_WORK REQUIRED_.
Below are records; how many of their lines contain "Congestion"? Answer with only the number.

** INFORMATION PROVIDED follows **

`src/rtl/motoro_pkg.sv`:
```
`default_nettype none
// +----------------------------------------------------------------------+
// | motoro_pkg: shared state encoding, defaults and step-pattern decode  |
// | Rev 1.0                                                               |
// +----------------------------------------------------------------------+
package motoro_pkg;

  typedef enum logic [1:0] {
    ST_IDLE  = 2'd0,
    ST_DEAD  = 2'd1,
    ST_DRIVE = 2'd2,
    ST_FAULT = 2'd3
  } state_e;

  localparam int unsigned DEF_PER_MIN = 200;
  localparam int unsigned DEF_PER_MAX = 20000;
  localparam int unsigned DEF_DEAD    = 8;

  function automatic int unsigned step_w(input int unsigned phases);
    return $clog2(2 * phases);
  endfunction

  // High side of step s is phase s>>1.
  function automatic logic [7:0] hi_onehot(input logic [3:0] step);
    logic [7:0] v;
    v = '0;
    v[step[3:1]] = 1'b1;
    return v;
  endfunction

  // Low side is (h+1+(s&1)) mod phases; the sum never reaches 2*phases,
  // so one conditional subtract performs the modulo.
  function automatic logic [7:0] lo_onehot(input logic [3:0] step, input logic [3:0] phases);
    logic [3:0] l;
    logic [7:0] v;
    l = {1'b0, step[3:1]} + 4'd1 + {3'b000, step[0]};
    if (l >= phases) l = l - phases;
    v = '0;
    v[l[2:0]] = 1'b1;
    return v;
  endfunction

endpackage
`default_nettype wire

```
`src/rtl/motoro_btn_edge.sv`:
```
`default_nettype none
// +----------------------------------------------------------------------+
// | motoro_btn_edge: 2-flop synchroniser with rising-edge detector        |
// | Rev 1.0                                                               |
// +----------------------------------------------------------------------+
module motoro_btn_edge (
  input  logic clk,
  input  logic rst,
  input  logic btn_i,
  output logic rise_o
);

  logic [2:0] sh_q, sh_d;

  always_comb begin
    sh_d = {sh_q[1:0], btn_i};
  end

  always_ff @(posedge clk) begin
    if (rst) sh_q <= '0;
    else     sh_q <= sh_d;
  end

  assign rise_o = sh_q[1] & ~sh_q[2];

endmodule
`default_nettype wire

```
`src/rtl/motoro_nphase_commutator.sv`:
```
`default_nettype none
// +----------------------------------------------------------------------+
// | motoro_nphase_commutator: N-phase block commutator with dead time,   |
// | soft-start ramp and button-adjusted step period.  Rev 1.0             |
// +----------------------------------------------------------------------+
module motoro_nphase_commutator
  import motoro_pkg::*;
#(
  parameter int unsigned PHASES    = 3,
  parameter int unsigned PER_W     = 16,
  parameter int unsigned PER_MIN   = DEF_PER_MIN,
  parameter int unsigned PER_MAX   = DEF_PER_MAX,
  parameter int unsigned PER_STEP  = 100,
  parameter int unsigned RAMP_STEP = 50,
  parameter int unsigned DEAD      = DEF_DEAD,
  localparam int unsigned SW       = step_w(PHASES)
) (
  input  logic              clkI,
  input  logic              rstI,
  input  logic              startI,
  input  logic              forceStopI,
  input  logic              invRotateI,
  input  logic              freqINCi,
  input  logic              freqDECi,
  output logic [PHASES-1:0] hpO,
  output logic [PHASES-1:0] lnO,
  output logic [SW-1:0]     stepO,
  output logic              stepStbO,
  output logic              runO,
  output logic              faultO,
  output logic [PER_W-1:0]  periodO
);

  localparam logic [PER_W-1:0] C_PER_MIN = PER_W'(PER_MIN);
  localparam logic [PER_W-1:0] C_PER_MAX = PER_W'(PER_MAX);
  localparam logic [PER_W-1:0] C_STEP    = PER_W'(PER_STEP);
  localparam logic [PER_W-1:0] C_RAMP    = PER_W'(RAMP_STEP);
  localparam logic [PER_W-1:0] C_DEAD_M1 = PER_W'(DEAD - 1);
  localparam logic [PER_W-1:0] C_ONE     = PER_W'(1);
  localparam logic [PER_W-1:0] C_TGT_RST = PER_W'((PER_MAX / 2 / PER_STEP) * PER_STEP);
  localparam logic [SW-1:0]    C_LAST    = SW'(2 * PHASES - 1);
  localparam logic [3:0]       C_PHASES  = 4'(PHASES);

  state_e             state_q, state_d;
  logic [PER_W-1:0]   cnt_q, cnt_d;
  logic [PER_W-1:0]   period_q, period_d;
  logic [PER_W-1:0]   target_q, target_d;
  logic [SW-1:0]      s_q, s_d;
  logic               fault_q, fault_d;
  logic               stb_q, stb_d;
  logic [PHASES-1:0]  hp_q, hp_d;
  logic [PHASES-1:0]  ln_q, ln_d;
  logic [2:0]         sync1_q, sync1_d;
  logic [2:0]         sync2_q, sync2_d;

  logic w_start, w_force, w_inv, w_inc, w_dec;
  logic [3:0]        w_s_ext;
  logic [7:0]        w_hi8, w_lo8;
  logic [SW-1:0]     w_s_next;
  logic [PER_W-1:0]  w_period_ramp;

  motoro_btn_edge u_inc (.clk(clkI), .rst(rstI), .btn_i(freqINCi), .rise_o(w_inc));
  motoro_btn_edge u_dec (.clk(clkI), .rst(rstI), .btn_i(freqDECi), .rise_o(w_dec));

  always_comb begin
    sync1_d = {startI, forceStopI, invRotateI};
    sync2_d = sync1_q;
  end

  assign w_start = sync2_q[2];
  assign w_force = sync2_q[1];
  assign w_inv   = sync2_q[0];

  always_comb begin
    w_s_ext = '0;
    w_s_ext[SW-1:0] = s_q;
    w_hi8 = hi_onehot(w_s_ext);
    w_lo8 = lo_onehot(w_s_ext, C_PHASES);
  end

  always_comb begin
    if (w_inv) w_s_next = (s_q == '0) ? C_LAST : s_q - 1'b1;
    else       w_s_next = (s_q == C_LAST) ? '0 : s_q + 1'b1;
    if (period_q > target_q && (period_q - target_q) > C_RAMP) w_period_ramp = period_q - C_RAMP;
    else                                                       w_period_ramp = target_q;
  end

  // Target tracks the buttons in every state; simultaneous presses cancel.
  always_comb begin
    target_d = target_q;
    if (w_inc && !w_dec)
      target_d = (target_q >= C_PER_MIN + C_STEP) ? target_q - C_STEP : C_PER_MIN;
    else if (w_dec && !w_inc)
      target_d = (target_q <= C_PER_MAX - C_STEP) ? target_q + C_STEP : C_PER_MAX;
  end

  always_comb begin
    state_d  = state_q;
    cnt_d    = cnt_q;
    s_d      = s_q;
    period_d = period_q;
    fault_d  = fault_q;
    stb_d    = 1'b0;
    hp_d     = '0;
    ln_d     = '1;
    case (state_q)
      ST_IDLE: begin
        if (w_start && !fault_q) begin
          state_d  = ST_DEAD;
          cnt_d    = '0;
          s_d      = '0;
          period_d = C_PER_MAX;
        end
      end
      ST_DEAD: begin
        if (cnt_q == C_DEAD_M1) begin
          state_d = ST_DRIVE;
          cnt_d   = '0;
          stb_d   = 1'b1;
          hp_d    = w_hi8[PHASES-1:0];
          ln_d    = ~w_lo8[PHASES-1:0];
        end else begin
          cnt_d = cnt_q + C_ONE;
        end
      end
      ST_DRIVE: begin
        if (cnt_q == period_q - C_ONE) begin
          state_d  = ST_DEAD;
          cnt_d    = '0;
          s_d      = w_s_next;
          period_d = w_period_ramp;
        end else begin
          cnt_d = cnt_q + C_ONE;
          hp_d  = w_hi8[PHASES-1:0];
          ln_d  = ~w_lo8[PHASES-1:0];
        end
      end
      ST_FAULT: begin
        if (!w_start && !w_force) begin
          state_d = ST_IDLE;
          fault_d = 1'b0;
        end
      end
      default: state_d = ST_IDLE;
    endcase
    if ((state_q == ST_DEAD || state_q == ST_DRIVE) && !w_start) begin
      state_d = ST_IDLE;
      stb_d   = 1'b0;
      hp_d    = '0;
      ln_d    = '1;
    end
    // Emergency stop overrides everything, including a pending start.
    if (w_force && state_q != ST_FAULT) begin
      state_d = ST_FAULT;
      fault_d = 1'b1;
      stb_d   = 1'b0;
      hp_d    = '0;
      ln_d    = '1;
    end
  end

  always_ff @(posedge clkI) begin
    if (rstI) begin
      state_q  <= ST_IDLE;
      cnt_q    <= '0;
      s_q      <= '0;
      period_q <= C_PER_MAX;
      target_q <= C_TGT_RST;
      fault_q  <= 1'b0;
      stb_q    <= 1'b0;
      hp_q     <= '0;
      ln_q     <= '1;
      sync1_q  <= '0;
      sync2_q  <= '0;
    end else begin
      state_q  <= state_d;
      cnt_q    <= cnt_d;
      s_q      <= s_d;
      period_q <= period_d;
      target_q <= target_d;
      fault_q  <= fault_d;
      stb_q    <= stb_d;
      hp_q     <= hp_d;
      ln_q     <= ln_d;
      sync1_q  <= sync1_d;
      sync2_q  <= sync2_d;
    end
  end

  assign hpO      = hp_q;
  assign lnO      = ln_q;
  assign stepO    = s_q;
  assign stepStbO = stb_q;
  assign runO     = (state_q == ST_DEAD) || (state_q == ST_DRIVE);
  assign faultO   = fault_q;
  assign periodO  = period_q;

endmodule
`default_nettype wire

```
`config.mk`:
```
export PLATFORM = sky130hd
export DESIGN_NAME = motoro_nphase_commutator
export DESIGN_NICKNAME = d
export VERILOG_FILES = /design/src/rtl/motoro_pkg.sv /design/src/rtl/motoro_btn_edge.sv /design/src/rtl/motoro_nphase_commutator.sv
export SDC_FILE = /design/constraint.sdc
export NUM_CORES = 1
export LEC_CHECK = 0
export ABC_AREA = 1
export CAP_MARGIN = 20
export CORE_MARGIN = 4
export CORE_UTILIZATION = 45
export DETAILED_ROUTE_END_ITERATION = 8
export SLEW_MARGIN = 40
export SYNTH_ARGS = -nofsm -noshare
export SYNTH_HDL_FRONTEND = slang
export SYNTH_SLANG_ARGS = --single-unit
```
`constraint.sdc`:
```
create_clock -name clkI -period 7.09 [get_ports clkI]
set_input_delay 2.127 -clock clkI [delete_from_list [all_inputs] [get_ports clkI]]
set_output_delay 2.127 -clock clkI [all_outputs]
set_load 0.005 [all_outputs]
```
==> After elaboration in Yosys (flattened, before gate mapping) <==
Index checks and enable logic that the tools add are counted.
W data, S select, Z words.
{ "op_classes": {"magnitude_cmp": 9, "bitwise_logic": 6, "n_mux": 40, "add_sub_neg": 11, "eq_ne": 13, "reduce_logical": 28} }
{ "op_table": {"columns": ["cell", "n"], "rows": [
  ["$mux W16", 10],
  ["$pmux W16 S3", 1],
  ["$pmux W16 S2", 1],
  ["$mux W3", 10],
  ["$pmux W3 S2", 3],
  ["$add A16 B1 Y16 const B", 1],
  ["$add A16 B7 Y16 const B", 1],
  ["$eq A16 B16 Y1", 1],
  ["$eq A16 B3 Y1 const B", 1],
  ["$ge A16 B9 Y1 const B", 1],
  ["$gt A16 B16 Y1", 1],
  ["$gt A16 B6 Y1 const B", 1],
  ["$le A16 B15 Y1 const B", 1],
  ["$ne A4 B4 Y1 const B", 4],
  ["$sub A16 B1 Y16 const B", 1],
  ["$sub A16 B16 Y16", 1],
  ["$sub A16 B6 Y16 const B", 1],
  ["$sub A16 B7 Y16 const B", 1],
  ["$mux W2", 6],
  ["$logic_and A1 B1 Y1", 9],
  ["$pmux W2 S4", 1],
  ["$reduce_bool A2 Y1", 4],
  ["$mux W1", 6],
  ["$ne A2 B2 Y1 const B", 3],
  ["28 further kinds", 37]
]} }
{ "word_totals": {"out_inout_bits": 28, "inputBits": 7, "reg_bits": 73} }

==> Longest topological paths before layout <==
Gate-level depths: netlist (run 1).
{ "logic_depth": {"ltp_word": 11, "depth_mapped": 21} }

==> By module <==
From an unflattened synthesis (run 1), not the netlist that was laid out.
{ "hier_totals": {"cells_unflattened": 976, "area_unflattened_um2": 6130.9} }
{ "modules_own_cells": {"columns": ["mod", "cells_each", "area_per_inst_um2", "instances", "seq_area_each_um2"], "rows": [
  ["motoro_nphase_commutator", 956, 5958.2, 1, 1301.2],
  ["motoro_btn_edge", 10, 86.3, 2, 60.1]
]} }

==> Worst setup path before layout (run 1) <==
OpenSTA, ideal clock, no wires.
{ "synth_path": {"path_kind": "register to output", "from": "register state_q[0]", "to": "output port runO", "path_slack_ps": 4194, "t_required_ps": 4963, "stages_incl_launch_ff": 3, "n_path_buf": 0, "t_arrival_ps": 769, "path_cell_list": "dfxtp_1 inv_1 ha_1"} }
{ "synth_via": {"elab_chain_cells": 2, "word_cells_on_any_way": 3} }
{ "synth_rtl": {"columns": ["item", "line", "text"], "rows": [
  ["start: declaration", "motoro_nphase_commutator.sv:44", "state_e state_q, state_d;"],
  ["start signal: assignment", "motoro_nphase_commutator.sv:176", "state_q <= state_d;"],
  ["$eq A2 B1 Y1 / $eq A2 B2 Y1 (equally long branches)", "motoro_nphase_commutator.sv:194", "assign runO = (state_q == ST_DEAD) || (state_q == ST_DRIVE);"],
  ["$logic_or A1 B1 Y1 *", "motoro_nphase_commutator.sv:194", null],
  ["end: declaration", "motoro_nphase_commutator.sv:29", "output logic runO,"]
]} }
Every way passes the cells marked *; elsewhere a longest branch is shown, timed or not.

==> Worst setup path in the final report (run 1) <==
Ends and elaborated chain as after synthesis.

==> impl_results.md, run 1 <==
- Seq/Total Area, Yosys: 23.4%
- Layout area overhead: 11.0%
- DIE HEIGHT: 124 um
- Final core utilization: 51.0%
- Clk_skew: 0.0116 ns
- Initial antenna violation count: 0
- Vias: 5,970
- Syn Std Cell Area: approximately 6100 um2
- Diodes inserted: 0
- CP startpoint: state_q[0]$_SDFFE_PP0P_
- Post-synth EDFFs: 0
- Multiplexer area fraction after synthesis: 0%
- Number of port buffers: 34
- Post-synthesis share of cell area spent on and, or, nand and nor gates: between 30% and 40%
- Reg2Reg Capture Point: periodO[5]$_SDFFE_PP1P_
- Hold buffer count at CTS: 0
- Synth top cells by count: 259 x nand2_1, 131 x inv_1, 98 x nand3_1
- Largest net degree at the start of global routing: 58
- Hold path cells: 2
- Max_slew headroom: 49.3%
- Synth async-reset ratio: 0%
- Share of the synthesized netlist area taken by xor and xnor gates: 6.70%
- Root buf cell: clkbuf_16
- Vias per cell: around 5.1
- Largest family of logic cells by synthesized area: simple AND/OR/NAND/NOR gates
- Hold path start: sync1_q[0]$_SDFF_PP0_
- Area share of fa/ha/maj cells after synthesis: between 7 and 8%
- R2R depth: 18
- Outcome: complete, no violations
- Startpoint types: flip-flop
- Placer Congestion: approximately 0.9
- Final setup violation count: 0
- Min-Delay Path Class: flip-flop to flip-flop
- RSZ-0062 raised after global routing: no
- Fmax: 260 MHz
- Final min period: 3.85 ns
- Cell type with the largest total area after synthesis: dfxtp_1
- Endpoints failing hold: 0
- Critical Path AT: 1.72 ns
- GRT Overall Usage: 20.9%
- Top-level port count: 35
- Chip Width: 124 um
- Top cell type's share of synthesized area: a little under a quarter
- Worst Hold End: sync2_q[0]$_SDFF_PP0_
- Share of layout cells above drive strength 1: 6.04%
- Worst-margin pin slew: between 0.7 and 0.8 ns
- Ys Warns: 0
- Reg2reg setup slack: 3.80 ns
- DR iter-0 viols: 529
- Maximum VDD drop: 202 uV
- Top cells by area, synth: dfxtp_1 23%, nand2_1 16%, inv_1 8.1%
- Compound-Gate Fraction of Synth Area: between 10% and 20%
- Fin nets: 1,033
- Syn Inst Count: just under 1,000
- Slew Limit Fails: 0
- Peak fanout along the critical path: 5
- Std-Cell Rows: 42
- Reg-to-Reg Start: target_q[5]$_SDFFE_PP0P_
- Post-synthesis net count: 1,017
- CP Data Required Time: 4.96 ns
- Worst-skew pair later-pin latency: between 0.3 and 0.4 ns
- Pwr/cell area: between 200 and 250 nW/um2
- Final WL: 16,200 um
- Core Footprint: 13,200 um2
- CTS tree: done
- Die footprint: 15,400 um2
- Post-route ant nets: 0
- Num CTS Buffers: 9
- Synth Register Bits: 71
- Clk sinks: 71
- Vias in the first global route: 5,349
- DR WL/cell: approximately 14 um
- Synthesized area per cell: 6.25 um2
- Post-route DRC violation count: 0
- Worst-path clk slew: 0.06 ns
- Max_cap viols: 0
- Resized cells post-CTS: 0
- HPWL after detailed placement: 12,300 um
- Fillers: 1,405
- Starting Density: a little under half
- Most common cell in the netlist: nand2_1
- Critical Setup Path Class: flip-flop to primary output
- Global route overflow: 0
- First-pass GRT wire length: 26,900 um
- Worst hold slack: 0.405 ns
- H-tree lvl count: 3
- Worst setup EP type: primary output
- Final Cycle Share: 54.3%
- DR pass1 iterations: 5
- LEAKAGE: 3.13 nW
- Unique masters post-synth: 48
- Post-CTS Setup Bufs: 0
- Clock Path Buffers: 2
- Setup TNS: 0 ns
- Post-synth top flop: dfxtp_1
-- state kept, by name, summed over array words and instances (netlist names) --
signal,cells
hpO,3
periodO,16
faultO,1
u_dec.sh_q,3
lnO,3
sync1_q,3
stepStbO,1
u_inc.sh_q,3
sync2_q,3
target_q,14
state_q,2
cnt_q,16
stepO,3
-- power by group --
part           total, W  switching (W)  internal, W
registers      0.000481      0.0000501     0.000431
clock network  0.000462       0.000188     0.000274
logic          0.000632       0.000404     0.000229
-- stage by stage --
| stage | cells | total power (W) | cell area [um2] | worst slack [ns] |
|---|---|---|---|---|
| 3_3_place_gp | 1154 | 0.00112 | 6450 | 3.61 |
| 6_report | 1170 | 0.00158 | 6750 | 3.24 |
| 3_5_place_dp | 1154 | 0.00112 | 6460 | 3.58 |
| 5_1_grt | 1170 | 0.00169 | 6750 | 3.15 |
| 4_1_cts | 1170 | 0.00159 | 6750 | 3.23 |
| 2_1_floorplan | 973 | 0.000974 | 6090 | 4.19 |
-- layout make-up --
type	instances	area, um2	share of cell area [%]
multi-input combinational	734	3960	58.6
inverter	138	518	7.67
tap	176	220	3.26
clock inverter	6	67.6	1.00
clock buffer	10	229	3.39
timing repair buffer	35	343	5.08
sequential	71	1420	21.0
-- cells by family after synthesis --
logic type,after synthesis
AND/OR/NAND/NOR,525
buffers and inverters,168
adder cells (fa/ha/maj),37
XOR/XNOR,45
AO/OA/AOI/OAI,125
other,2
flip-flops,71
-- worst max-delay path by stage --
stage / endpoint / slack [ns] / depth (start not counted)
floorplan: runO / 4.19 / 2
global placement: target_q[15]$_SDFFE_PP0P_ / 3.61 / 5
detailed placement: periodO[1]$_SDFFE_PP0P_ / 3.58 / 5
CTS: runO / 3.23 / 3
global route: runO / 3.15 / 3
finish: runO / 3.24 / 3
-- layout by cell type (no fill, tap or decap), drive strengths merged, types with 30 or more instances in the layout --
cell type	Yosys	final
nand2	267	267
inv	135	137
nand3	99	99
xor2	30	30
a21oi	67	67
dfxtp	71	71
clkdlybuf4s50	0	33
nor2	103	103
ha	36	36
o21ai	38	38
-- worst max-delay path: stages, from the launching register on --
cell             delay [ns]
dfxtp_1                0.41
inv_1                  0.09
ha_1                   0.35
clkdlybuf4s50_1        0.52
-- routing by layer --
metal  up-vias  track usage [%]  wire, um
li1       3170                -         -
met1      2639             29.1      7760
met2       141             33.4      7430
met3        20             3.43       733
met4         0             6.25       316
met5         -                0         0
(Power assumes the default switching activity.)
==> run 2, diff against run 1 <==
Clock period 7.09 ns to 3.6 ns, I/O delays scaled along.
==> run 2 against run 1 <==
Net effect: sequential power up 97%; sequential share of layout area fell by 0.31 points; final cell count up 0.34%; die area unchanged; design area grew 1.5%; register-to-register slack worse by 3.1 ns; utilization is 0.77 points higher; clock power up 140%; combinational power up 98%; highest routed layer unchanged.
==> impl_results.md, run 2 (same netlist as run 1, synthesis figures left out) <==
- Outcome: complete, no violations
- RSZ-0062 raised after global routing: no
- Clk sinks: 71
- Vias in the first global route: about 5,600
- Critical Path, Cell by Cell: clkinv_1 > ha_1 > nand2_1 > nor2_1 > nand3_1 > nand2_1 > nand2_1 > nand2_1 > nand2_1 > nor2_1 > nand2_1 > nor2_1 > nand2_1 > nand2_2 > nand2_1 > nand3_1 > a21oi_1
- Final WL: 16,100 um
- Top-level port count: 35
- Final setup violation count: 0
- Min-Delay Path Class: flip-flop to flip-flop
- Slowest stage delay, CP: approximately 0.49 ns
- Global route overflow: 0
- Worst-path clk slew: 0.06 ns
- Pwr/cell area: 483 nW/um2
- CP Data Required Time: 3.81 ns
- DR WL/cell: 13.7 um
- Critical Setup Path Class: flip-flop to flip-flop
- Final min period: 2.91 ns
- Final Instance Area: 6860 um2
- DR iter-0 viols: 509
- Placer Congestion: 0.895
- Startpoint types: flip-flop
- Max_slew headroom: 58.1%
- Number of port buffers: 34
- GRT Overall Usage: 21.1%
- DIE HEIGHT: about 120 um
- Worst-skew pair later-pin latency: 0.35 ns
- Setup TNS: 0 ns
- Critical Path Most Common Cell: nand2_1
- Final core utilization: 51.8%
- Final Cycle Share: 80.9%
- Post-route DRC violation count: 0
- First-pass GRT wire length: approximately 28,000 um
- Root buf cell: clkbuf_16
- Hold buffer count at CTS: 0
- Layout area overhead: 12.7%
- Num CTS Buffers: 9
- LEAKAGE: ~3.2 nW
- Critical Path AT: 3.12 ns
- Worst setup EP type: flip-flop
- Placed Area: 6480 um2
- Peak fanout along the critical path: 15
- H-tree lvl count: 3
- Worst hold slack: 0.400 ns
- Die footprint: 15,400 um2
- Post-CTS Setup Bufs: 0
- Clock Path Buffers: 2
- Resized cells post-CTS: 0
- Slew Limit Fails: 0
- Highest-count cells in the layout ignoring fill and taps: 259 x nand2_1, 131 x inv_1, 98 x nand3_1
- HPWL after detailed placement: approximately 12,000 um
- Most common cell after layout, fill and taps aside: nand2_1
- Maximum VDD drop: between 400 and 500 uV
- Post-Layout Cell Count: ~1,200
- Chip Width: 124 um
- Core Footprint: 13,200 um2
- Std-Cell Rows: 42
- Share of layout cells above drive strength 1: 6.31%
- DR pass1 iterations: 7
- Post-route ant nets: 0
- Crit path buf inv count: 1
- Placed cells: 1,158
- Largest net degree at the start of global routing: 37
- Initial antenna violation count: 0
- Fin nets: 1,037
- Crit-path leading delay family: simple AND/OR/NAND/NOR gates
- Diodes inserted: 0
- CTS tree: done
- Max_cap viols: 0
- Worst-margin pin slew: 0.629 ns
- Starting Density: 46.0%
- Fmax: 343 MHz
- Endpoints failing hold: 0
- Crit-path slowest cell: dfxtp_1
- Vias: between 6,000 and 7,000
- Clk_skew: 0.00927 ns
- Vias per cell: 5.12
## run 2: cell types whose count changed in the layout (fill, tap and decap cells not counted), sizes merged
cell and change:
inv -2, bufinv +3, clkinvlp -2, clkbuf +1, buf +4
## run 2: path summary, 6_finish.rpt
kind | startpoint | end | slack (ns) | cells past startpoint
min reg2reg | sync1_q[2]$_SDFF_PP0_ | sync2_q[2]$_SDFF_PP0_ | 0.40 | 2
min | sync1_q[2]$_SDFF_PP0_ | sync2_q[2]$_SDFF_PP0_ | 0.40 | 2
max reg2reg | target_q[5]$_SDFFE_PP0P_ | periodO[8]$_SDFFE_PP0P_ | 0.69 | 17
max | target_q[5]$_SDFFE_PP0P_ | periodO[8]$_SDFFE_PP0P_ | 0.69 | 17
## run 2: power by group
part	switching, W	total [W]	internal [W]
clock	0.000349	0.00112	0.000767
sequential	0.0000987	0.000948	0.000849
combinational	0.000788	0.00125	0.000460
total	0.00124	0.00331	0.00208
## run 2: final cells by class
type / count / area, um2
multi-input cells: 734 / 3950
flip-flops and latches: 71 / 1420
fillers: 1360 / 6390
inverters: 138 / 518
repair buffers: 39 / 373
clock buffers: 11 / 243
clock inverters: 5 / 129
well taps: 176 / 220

** End of INFORMATION PROVIDED **

_SOLVED EXERCISE_.
2